◆ **What you need to do**
The expected result is the material below, reproduced exactly from its first line through the line containing "localparam int TW = $clog2(CLKS_PER_BIT);".

Material for the task section start

--- src/rtl/uart_rx.sv ---
// uart_rx: MSB-first 8N1 serial receiver with ready/valid output; optional even parity via UART_RX_PARITY_EN
module uart_rx #(
  parameter int CLKS_PER_BIT = 16
) (
  input  logic       clk,
  input  logic       reset,
  input  logic       rx,
  input  logic       data_ready,
  output logic [7:0] data_out,
  output logic       data_valid,
  output logic       busy,
  output logic       frame_err,
  output logic       overrun,
  output logic       parity_err
);
  localparam int TW = $clog2(CLKS_PER_BIT);
`ifdef UART_RX_PARITY_EN
  typedef enum logic [2:0] {IDLE, START, DATA, PARITY, STOP} state_t;
`else
  typedef enum logic [2:0] {IDLE, START, DATA, STOP} state_t;
`endif
  state_t state, state_n;
  logic rx_m, rx_s, rx_p;
  logic [TW-1:0] timer;
  logic [2:0] bit_cnt;
  logic [7:0] shift;
  logic half_tick, bit_tick, fall, accept, hold, clr;
  assign half_tick = timer == TW'(CLKS_PER_BIT / 2 - 1);
  assign bit_tick  = timer == TW'(CLKS_PER_BIT - 1);
  assign fall      = rx_p & ~rx_s;
  assign accept    = state == STOP && bit_tick && rx_s;
  assign hold      = data_valid & ~data_ready;
  assign busy      = state != IDLE;
  assign clr       = state == IDLE || state_n != state || bit_tick;
  // two-flop synchronizer plus previous sample for falling-edge detection
  always_ff @(posedge clk or posedge reset)
    if (reset) {rx_m, rx_s, rx_p} <= 3'b111;
    else {rx_m, rx_s, rx_p} <= {rx, rx_m, rx_s};
  // state register
  always_ff @(posedge clk or posedge reset)
    if (reset) state <= IDLE;
    else state <= state_n;
  // next-state: start sampled mid-bit, data/parity/stop one bit period apart
  always_comb begin
    state_n = state;
    case (state)
      IDLE:   state_n = fall ? START : IDLE;
      START:  state_n = half_tick ? (rx_s ? IDLE : DATA) : START;
`ifdef UART_RX_PARITY_EN
      DATA:   state_n = (bit_tick && bit_cnt == 3'd7) ? PARITY : DATA;
      PARITY: state_n = bit_tick ? ((rx_s == ^shift) ? STOP : IDLE) : PARITY;
`else
      DATA:   state_n = (bit_tick && bit_cnt == 3'd7) ? STOP : DATA;
`endif
      STOP:   state_n = bit_tick ? IDLE : STOP;
      default: state_n = IDLE;
    endcase
  end
  // bit timer, bit counter and shift register
  always_ff @(posedge clk or posedge reset)
    if (reset) begin
      timer   <= '0;
      bit_cnt <= '0;
      shift   <= '0;
    end else begin
      timer   <= clr ? '0 : timer + 1'b1;
      bit_cnt <= state == IDLE ? 3'd0 : (state == DATA && bit_tick) ? bit_cnt + 3'd1 : bit_cnt;
      shift   <= (state == DATA && bit_tick) ? {shift[6:0], rx_s} : shift;
    end
  // output byte handshake and one-cycle error pulses
  always_ff @(posedge clk or posedge reset)
    if (reset) begin
      data_out   <= '0;
      data_valid <= 1'b0;
      frame_err  <= 1'b0;
      overrun    <= 1'b0;
    end else begin
      frame_err  <= state == STOP && bit_tick && !rx_s;
      overrun    <= accept && hold;
      data_out   <= (accept && !hold) ? shift : data_out;
      data_valid <= (accept && !hold) ? 1'b1 : (data_valid && data_ready) ? 1'b0 : data_valid;
    end
`ifdef UART_RX_PARITY_EN
  // even-parity mismatch pulse
  always_ff @(posedge clk or posedge reset)
    if (reset) parity_err <= 1'b0;
    else parity_err <= state == PARITY && bit_tick && rx_s != ^shift;
`else
  assign parity_err = 1'b0;
`endif
endmodule

--- config.mk ---
export PLATFORM = sky130hd
export DESIGN_NAME = uart_rx
export DESIGN_NICKNAME = d
export VERILOG_FILES = /design/src/rtl/uart_rx.sv
export SDC_FILE = /design/constraint.sdc
export NUM_CORES = 1
export LEC_CHECK = 0
export ABC_AREA = 1
export ABC_CLOCK_PERIOD_IN_PS = 3000
export CORE_MARGIN = 2
export CORE_UTILIZATION = 48
export DETAILED_ROUTE_END_ITERATION = 10
export PLACE_DENSITY = 0.73
export SETUP_SLACK_MARGIN = 0.4
export SLEW_MARGIN = 20
export SYNTH_ARGS = -nofsm -noshare
export SYNTH_HDL_FRONTEND = slang
export SYNTH_SLANG_ARGS = --single-unit
--- constraint.sdc ---
create_clock -name clk -period 3 [get_ports clk]
set_clock_uncertainty 0.2 [all_clocks]
set_input_delay 0.45 -clock clk [delete_from_list [all_inputs] [get_ports clk]]
set_output_delay 0.45 -clock clk [all_outputs]
set_load 0.01 [all_outputs]
After elaboration in Yosys (flattened, before gate mapping) --
Cells that the tools add are included. Widths: inputs -> output; s select.
Word-level totals: bits in registers 32, input port bits 4, output and inout port bits 13, logic and storage cells 51
Cells by class: add/subtract/negate cells 2, equality and inequality tests 7, muxes and demuxes 11, bitwise gates (word level) 4, reductions and logical operators 16
Operators with widths (number):
- $logic_and 1x1->1 | 8
- $pmux 2 s4 | 1
- $eq 3x2->1 const B | 2
- $mux 2 | 3
- $mux 3 | 2
- $add 4x1->4 const B | 1
- $eq 4x3->1 const B | 1
- $eq 4x4->1 const B | 1
- $mux 1 | 4
- $mux 4 | 1
- $reduce_bool 2->1 | 2
- $add 3x1->3 const B | 1
- $eq 3x1->1 const B | 1
- $eq 3x3->1 const B | 1
- $logic_not 3->1 | 1
- $ne 3x3->1 | 1
- $reduce_bool 3->1 | 1
- $and 1x1->1 | 2
- $logic_not 1->1 | 2
- $logic_or 1x1->1 | 2
- $not 1->1 | 2

Longest topological paths before layout --
Gate-level depths: netlist of run 1.
word-level depth 8, mapped depth 9, mapped depth without buffers 8

Least setup slack after synthesis of run 1 --
Ideal clock, no wire load.
kind reg-to-reg, start point register timer[0], end point register data_out[0], setup time 118 ps, arrival 1258 ps, data required time 2682 ps, path slack 1424 ps, stages on the path, launching flop included 10, path buffers 1, period minus slack after synthesis 1576 ps, path through dfrtp_1 -> ha_1 -> nand2_2 -> nor2_4 -> nand3_2 -> nor2_2 -> inv_2 -> buf_6 -> nand2_2 -> o21ai_2
On the way: word-level cells in the longest chain between the ends 4
RTL lines:
- start: declaration | RTL line 24 | logic [TW-1:0] timer;
- start signal: assignment | RTL line 66 | timer <= clr ? '0 : timer + 1'b1;
- $eq 4x4->1 | RTL line 29 | assign bit_tick = timer == TW'(CLKS_PER_BIT - 1);
- $logic_and 1x1->1 (2 in a row) | RTL line 31 | assign accept = state == STOP && bit_tick && rx_s;
- $logic_and 1x1->1 | RTL line 80 | data_out <= (accept && !hold) ? shift : data_out;
- end signal: assignment | RTL line 80
- end: declaration | RTL line 9 | output logic [7:0] data_out,
Every way passes these cells. A chain may end at the register's enable or synchronous reset.

Worst setup path after layout of run 1 --
start point register state[0], end point output busy
On the way: word-level cells in the longest chain between the ends 1
RTL lines:
- start: declaration | RTL line 22 | state_t state, state_n;
- start signal: assignment | RTL line 42 | else state <= state_n;
- $reduce_bool 3->1 | RTL line 33 | assign busy = state != IDLE;
- end: declaration | RTL line 11 | output logic busy,
Every way passes these cells.

==> flow_summary.json, run 1 <==
{
  "hpwl_mm": 1.43,
  "syn_nets": 141,
  "grt_pass1_wl_mm": 3.63,
  "synth_top_area_share_pct": 53.7,
  "grt_usage_pct": 15.1,
  "post_synth_xor_area_fraction_pct": 1.34,
  "synth.top_cells.by_area": "dfrtp_1 54%, nand2_1 8.3%, dfstp_2 6.0%, inv_1 5.2%, o21ai_2 4.7%",
  "dieWidth_um": 56.1,
  "cts_tree": "done",
  "cts_root_buf": "clkbuf_4",
  "grt_pass1_vias": 858,
  "synth_edf_count": 0,
  "required_ns": 2.35,
  "synth_top_cells_by_count": "29 x nand2_1, 28 x dfrtp_1, 18 x inv_1",
  "coreArea_mm2": 0.00252,
  "place_inst": 177,
  "end_kind": "primary output",
  "area_growth_syn_to_layout_pct": 17.0,
  "synth_most_common_cell": "nand2_1",
  "clock_sinks": 31,
  "dr.pass1.iters": 4,
  "antenna_found_initial": 0,
  "totalWireLength_mm": 2.01,
  "vias": 887,
  "syn_area_mm2": 0.00130,
  "powerDensity_mw_per_mm2": 555,
  "synth_compound_area_share_pct": 8.16,
  "status": "finished, final reports clean",
  "rows": 18,
  "drcViolationCount": 0,
  "finalCritPeriodShare_pct": 72.5,
  "ir_worst_vdd_mv": 0.347,
  "synth_flop_cell": "dfrtp_1",
  "gr-total-overflow": 0,
  "place_congestion": 0.724,
  "antenna_cells": 0,
  "setup_slack_ns": 0.825,
  "r2r_slack_ns": 1.32,
  "post_cts_buffers": 0,
  "pre_cts_slack_ns": 1.18,
  "synth_top_family_by_area": "simple AND/OR/NAND/NOR gates",
  "yosysSeqAreaShare_pct": 59.8,
  "ys_ff_latch": 31,
  "hold_class": "flip-flop to flip-flop",
  "final-setup-viol-count": 0,
  "ant_nets": 0,
  "start_util_pct": 51.7,
  "finalSetupTns_ns": 0,
  "fin_crit_ns": 2.18,
  "drive_gt1_share_pct": 16.1,
  "hold_buffers": 0,
  "port_buffers": 15,
  "finalHoldViolations": 0,
  "yosys.area.top_type": "dfrtp_1",
  "ioPinCount": 17,
  "viasPerCell": 4.79,
  "rsz0062_at_grt": "no",
  "grt_max_degree": 32,
  "avgSynthCellArea_um2": 9.73,
  "synth.distinct_cells": 22,
  "fin_cells": 185,
  "cap_violations": 0,
  "crit_path_max_fanout": 6,
  "worstSkewPairLatency_ns": 0.32,
  "routedWlPerCell_um": 10.9,
  "cts_resized": 0,
  "synth-simple-area-share_pct": 20.2,
  "cp_data_arrival_time_ns": 1.53,
  "max_clock_freq_mhz": 460,
  "crit_type": "flip-flop to primary output",
  "startpoint_type": "flip-flop",
  "slew_viol_final": 0,
  "die_area_mm2": 0.00315,
  "cts_buffers": 5,
  "dieHeight_um": 56.1,
  "p_leak_nw": 0.734,
  "muxShareOfSynthArea_pct": 0,
  "async_flop_share_pct": 100,
  "htreeDepth": 2,
  "fill_cells": 224,
  "synthCells": 134,
  "cts_buffer_depth": 2,
  "path_clk_slew_ns": 0.08,
  "synth-adder-area-share_pct": 2.88,
  "final_nets": 161,
  "drt_iter0_drc": 12,
  "yosysWarnings": 0
}
-- report_power, final --
group	total [mW]	switching, mW	internal, mW
logic	0.146	0.0844	0.0620
registers	0.478	0.0281	0.450
clock network	0.222	0.131	0.0912
total	0.847	0.243	0.603
-- stage by stage --
stage | hold WS (ns) | power [mW] | area [µm²] | utilization, %
after floorplan | 0.145 | 0.583 | 1300 | -
after global placement | 0.146 | 0.625 | 1480 | 58.5
after detailed placement | 0.152 | 0.635 | 1480 | 58.5
after CTS | 0.165 | 0.861 | 1530 | 60.5
after global routing | 0.166 | 0.902 | 1530 | 60.5
final | 0.161 | 0.847 | 1530 | 60.5
-- layout make-up --
cell class	instances	area (µm²)	area share (%)
repair buffers	16	158	10.3
clock buffers	7	45.0	2.95
flip-flops and latches	31	779	51.1
well taps	30	37.5	2.46
multi-input cells	81	429	28.1
inverters	19	71.3	4.68
clock inverters	1	5.00	0.328
-- worst paths after layout --
| path | startpoint | endpoint | cells after the start |
|---|---|---|---|
| max | state[0] | busy | 3 |
| min | rx_m | rx_s | 0 |
| max reg2reg | timer[0] | data_out[4] | 8 |
| min reg2reg | rx_m | rx_s | 0 |
| max in group asynchronous | reset | rx_m | 3 |
| min in group asynchronous | reset | data_out[6] | 3 |
-- logic make-up after synthesis --
kind of cell,count (synthesis)
other,1
xor gates and xnor gates,2
DFF,31
and+or+nand+nor,59
AOI/OAI and AO/OA,16
buffers and inverters,22
adders and majority gates,3
-- state kept, by name, summed over array words and instances (netlist names) --
name / cells
data_valid: 1
rx_p: 1
rx_m: 1
bit_cnt: 3
frame_err: 1
data_out: 8
timer: 4
shift: 8
state: 2
overrun: 1
rx_s: 1
-- layer usage --
metal / GRT usage, % / up-vias / share of wire (%)
met5: 0 / - / 0
li1: - / 453 / -
met2: 24.7 / 17 / 47
met1: 17.0 / 412 / 45
met4: 5.10 / 0 / 1.8
met3: 7.91 / 5 / 6.0
-- layout by cell type, fill, tap and decap left out, drive strengths merged --
cell           instances
nand2                 33
dfrtp                 28
inv                   19
o21ai                 16
clkdlybuf4s50         15
nor2                  13
nand3                 10
clkbuf                 7
ha                     3
dfstp                  3
nor3                   2
xnor2                  1
nand4                  1
xor2                   1
conb                   1
clkinv                 1
buf                    1
-- worst max-delay path: stages, from the launching register on --
cell and delay (ns):
dfrtp_1 0.44, nor2_1 0.08, inv_1 0.13, clkdlybuf4s50_1 0.56
(Power assumes the default switching activity.)
==> run 2: changes to the inputs <==
Settings changed: ABC_CLOCK_PERIOD_IN_PS 3000 to 2100.
Clock period 3 ns to 2.1 ns, I/O delays scaled along.
==> flow_summary.json, run 2 (synthesized netlist as in run 1, its figures left out) <==
{
  "vias": 920,
  "p_leak_nw": 0.834,
  "power_frac_clock_pct": 33.6,
  "worstPathCellList": "nor2_2 > inv_2 > clkdlybuf4s15_1",
  "viasPerCell": 4.92,
  "p_switching_mw": 0.374,
  "slew_viol_final": 0,
  "place_congestion": 0.732,
  "cts_buffers": 5,
  "ant_nets": 0,
  "path_clk_slew_ns": 0.10,
  "rows": 18,
  "drt_iter0_drc": 32,
  "final-setup-viol-count": 0,
  "grt_pass1_wl_mm": 3.59,
  "cp_data_arrival_time_ns": 1.17,
  "cts_buffer_depth": 2,
  "coreArea_mm2": 0.00252,
  "dr.pass1.iters": 4,
  "dieWidth_um": 56.1,
  "ir_worst_vdd_mv": 1.07,
  "status": "finished, final reports clean",
  "port_buffers": 15,
  "cp_slowest_stage_delay_ns": 0.40,
  "finalHoldViolations": 0,
  "rsz0062_at_grt": "yes",
  "fill_cells": 218,
  "dieHeight_um": 56.1,
  "fin_crit_ns": 1.68,
  "routedWlPerCell_um": 11.4,
  "die_area_mm2": 0.00315,
  "crit_cells": 3,
  "fin_cells": 187,
  "htreeDepth": 2,
  "hold_class": "input port to async pin",
  "ioPinCount": 17,
  "grt_max_degree": 32,
  "p_sw_share_pct": 26.6,
  "power_frac_seq_pct": 48.6,
  "powerDensity_mw_per_mm2": 881,
  "antenna_cells": 0,
  "layout_common_cells": "29 x nand2_1, 28 x dfrtp_1, 17 x inv_1",
  "cts_tree": "done",
  "clock_sinks": 31,
  "startpoint_type": "flip-flop",
  "finalCritPeriodShare_pct": 80.1,
  "area_growth_syn_to_layout_pct": 22.6,
  "totalWireLength_mm": 2.14,
  "cpLargestDelayFamily": "flip-flops",
  "end_kind": "primary output",
  "required_ns": 1.58,
  "cap_violations": 0,
  "layout_commonest_cell": "nand2_1",
  "start_util_pct": 51.7,
  "crit_type": "flip-flop to primary output",
  "drive_gt1_share_pct": 20.4,
  "internal_power_mw": 1.03,
  "grt_usage_pct": 15.1,
  "hpwl_mm": 1.42,
  "power_frac_comb_pct": 17.8,
  "final_nets": 163,
  "crit_path_max_fanout": 5,
  "gr-total-overflow": 0,
  "finalSetupTns_ns": 0,
  "worstSkewPairLatency_ns": 0.32,
  "crit_buf_inv": 2,
  "place_inst": 177,
  "antenna_found_initial": 0,
  "reg.largest.list": "data_out (8), shift (8), timer (4)",
  "grt_pass1_vias": 860,
  "crit_path_top_delay_cell": "dfrtp_1",
  "hold_buffers": 0,
  "max_clock_freq_mhz": 595,
  "cts_root_buf": "clkbuf_4",
  "rr_worst_depth": 8,
  "drcViolationCount": 0
}
[run 2: path summary, 6_finish.rpt]
| kind | from | to | slack (ns) |
|---|---|---|---|
| hold / removal | reset | data_out[5] | 0.15 |
| max in group asynchronous | reset | rx_m | 1.22 |
| setup reg to reg | timer[0] | data_out[2] | 0.47 |
| hold reg to reg | rx_m | rx_s | 0.16 |
| setup / recovery | state[0] | busy | 0.42 |
| min in group clk | rx_m | rx_s | 0.16 |
[run 2: final cells by class]
class	count	area, µm²	share of cell area, %
Tap cell	30	37.5	2.35
Timing Repair Buffer	18	166	10.4
Clock buffer	6	51.3	3.21
Clock inverter	2	35.0	2.19
Multi-Input combinational cell	81	454	28.4
Inverter	19	73.8	4.62
Sequential cell	31	779	48.8
[run 2: worst register-to-register path, cell delays in order (launching register included)]
cell and delay, ns:
dfrtp_1 0.43, ha_4 0.19, nand2_2 0.06, nor2_4 0.15, nand3_2 0.13, nor2_4 0.14, inv_4 0.10, nand2_1 0.09
o21ai_2 0.05
[run 2: power groups by stage]
stage / sequential, mW / clock [mW] / combinational, mW
floorplan: 0.689 / 0 / 0.143
global placement: 0.690 / 0 / 0.203
detailed placement: 0.694 / 0 / 0.209
CTS: 0.672 / 0.486 / 0.226
global route: 0.689 / 0.513 / 0.284
finish: 0.685 / 0.473 / 0.250
[run 2: layer usage]
layer / vias up / GRT usage (%) / share of wire [%]
li1: 464 / - / -
met1: 435 / 18.8 / 43
met2: 19 / 22.7 / 51
met3: 2 / 6.98 / 4.4
met4: 0 / 6.12 / 0.84
met5: - / 0 / 0
[run 2: metrics by stage]
step	utilization [%]	instance area (µm²)	hold slack, ns	total power, mW	setup WS, ns
final	63.3	1600	0.154	1.41	0.419
after global routing	63.3	1600	0.167	1.49	0.360
after CTS	62.0	1560	0.156	1.38	0.313
after detailed placement	58.5	1480	0.151	0.904	0.406
after global placement	58.5	1480	0.147	0.893	0.428
after floorplan	-	1300	0.119	0.832	0.524
[run 2: what timing repair did]
action | CTS | global route
pin swaps | 0 | 1
cloned | 0 | 0
endpoints found under the hold margin | 0 | 0
gates resized for setup | 10 | 11
buffers inserted | 2 | 0
setup endpoints to repair | 10 | 23
==> run 3: changes to the inputs <==
Settings changed: ABC_CLOCK_PERIOD_IN_PS 2100 to 1700.
Clock period 2.1 ns to 1.7 ns, I/O delays scaled along.
==> flow_summary.json, run 3 (synthesized netlist as in run 1, its figures left out) <==
{
  "status": "finished, final reports clean",
  "rr_worst_depth": 8,
  "clock_sinks": 31,
  "grt_use_met3_pct": 7.21,
  "dieHeight_um": 56.1,
  "slew_viol_final": 0,
  "routedWlPerCell_um": 14.7,
  "crit_type": "flip-flop to flip-flop",
  "hold_buffers": 0,
  "fin_crit_ns": 1.60,
  "r2r_slack_ns": 0.1,
  "power_frac_seq_pct": 42.3,
  "rsz0062_at_grt": "yes",
  "vias": 1126,
  "power_mw": 2.01,
  "grt_pass1_vias": 1078,
  "p_sw_share_pct": 29.6,
  "grtUsageMet2_pct": 32.9,
  "r2r-start": "timer[1]",
  "cts_buffers": 5,
  "busiest_layer": "met2",
  "start_util_pct": 51.7,
  "startpoint_type": "flip-flop",
  "startpoint": "timer[1]",
  "setup_slack_ns": 0.0976,
  "powerDensity_mw_per_mm2": 1040,
  "fin_cells": 219,
  "internal_power_mw": 1.41,
  "cap_violations": 0,
  "place_inst": 178,
  "power_frac_clock_pct": 30.1,
  "path_clk_slew_ns": 0.10,
  "coreArea_mm2": 0.00252,
  "final_nets": 195,
  "end_kind": "flip-flop",
  "grt_max_degree": 32,
  "reg.largest.list": "data_out (8), shift (8), timer (4)",
  "p_switching_mw": 0.593,
  "drt_iter0_drc": 45,
  "cp_data_arrival_time_ns": 1.63,
  "r2r-end": "data_out[6]",
  "required_ns": 1.73,
  "ir_worst_vdd_mv": 1.14,
  "finalCritPeriodShare_pct": 94.3,
  "finalSetupTns_ns": 0,
  "antenna_found_initial": 0,
  "gr-total-overflow": 0,
  "die_area_mm2": 0.00315,
  "ioPinCount": 17,
  "grt_pass1_wl_mm": 4.56,
  "final-setup-viol-count": 0,
  "hpwl_mm": 1.48,
  "p_leak_nw": 0.963,
  "rows": 18,
  "cts_root_buf": "clkbuf_4",
  "layout_commonest_cell": "buf_4",
  "dieWidth_um": 56.1,
  "ant_nets": 0,
  "pre_cts_slack_ns": 0.0739,
  "grt_usage_pct": 18.9,
  "antenna_cells": 0,
  "power_frac_comb_pct": 27.7,
  "drcViolationCount": 0,
  "cts_buffer_depth": 2,
  "met1_usage_pct": 20.8,
  "viasPerCell": 5.14,
  "worstSkewPairLatency_ns": 0.34,
  "htreeDepth": 2,
  "port_buffers": 15,
  "place_congestion": 0.795,
  "crit_path_max_fanout": 15,
  "layout_common_cells": "28 x buf_4, 27 x dfrtp_1, 23 x nand2_1",
  "drive_gt1_share_pct": 49.2,
  "cts_tree": "done",
  "totalWireLength_mm": 3.23,
  "finalHoldViolations": 0,
  "dr.pass1.iters": 4,
  "hold_class": "input port to async pin",
  "area_growth_syn_to_layout_pct": 48.0,
  "max_clock_freq_mhz": 624
}
-- run 3: metal layers --
metal / up-vias / share of wire [%]
li1: 529 / -
met1: 550 / 40
met2: 39 / 52
met3: 8 / 5.8
met4: 0 / 1.9
met5: - / 0
-- run 3: critical path: stages, from the launching register on --
cell     delay [ns]
dfrtp_1        0.42
ha_4           0.18
nand2_4        0.05
nor2_4         0.11
nand3_2        0.12
nor2_4         0.16
inv_6          0.09
nand2_1        0.10
o21ai_2        0.08
-- run 3: layout make-up --
cell class,instances,area [µm²]
clock buffers,6,51.3
clock inverters,2,35.0
fillers,179,593
inverters,19,78.8
multi-input cells,84,583
flip-flops and latches,31,781
well taps,30,37.5
repair buffers,47,363
-- run 3: what timing repair did --
| item | 4_1_cts | 5_1_grt |
|---|---|---|
| setup endpoints to repair | 35 | 39 |
| pin swaps | 7 | 9 |
| cloned | 3 | 0 |
| resized for setup | 65 | 20 |
| buffers inserted | 23 | 7 |
-- run 3: stage by stage --
| step | instance area (µm²) | hold WS, ns | util (%) |
|---|---|---|---|
| 2_1_floorplan | 1320 | 0.0595 | - |
| 3_3_place_gp | 1510 | 0.148 | 59.9 |
| 3_5_place_dp | 1510 | 0.150 | 59.9 |
| 4_1_cts | 1820 | 0.0341 | 72.0 |
| 5_1_grt | 1930 | 0.0613 | 76.5 |
| 6_report | 1930 | 0.0372 | 76.5 |
-- run 3: power groups by stage --
stage	Clock, mW	Combinational [mW]	Sequential [mW]
final	0.603	0.555	0.848
after global routing	0.648	0.601	0.853
after CTS	0.618	0.433	0.841
after detailed placement	0	0.293	0.866
after global placement	0	0.287	0.863
after floorplan	0	0.186	0.860
-- run 3: worst max path at each step --
stage	endpoint	slack (ns)	cells past startpoint
floorplan	data_out[0]	0.18	9
global placement	data_out[6]	0.11	6
detailed placement	data_out[3]	0.07	6
CTS	data_out[3]	0.14	8
global route	data_out[6]	0.03	8
finish	data_out[6]	0.1	8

Material for the task section end

◆ **Answer to this exercise**
--- src/rtl/uart_rx.sv ---
// uart_rx: MSB-first 8N1 serial receiver with ready/valid output; optional even parity via UART_RX_PARITY_EN
module uart_rx #(
  parameter int CLKS_PER_BIT = 16
) (
  input  logic       clk,
  input  logic       reset,
  input  logic       rx,
  input  logic       data_ready,
  output logic [7:0] data_out,
  output logic       data_valid,
  output logic       busy,
  output logic       frame_err,
  output logic       overrun,
  output logic       parity_err
);
  localparam int TW = $clog2(CLKS_PER_BIT);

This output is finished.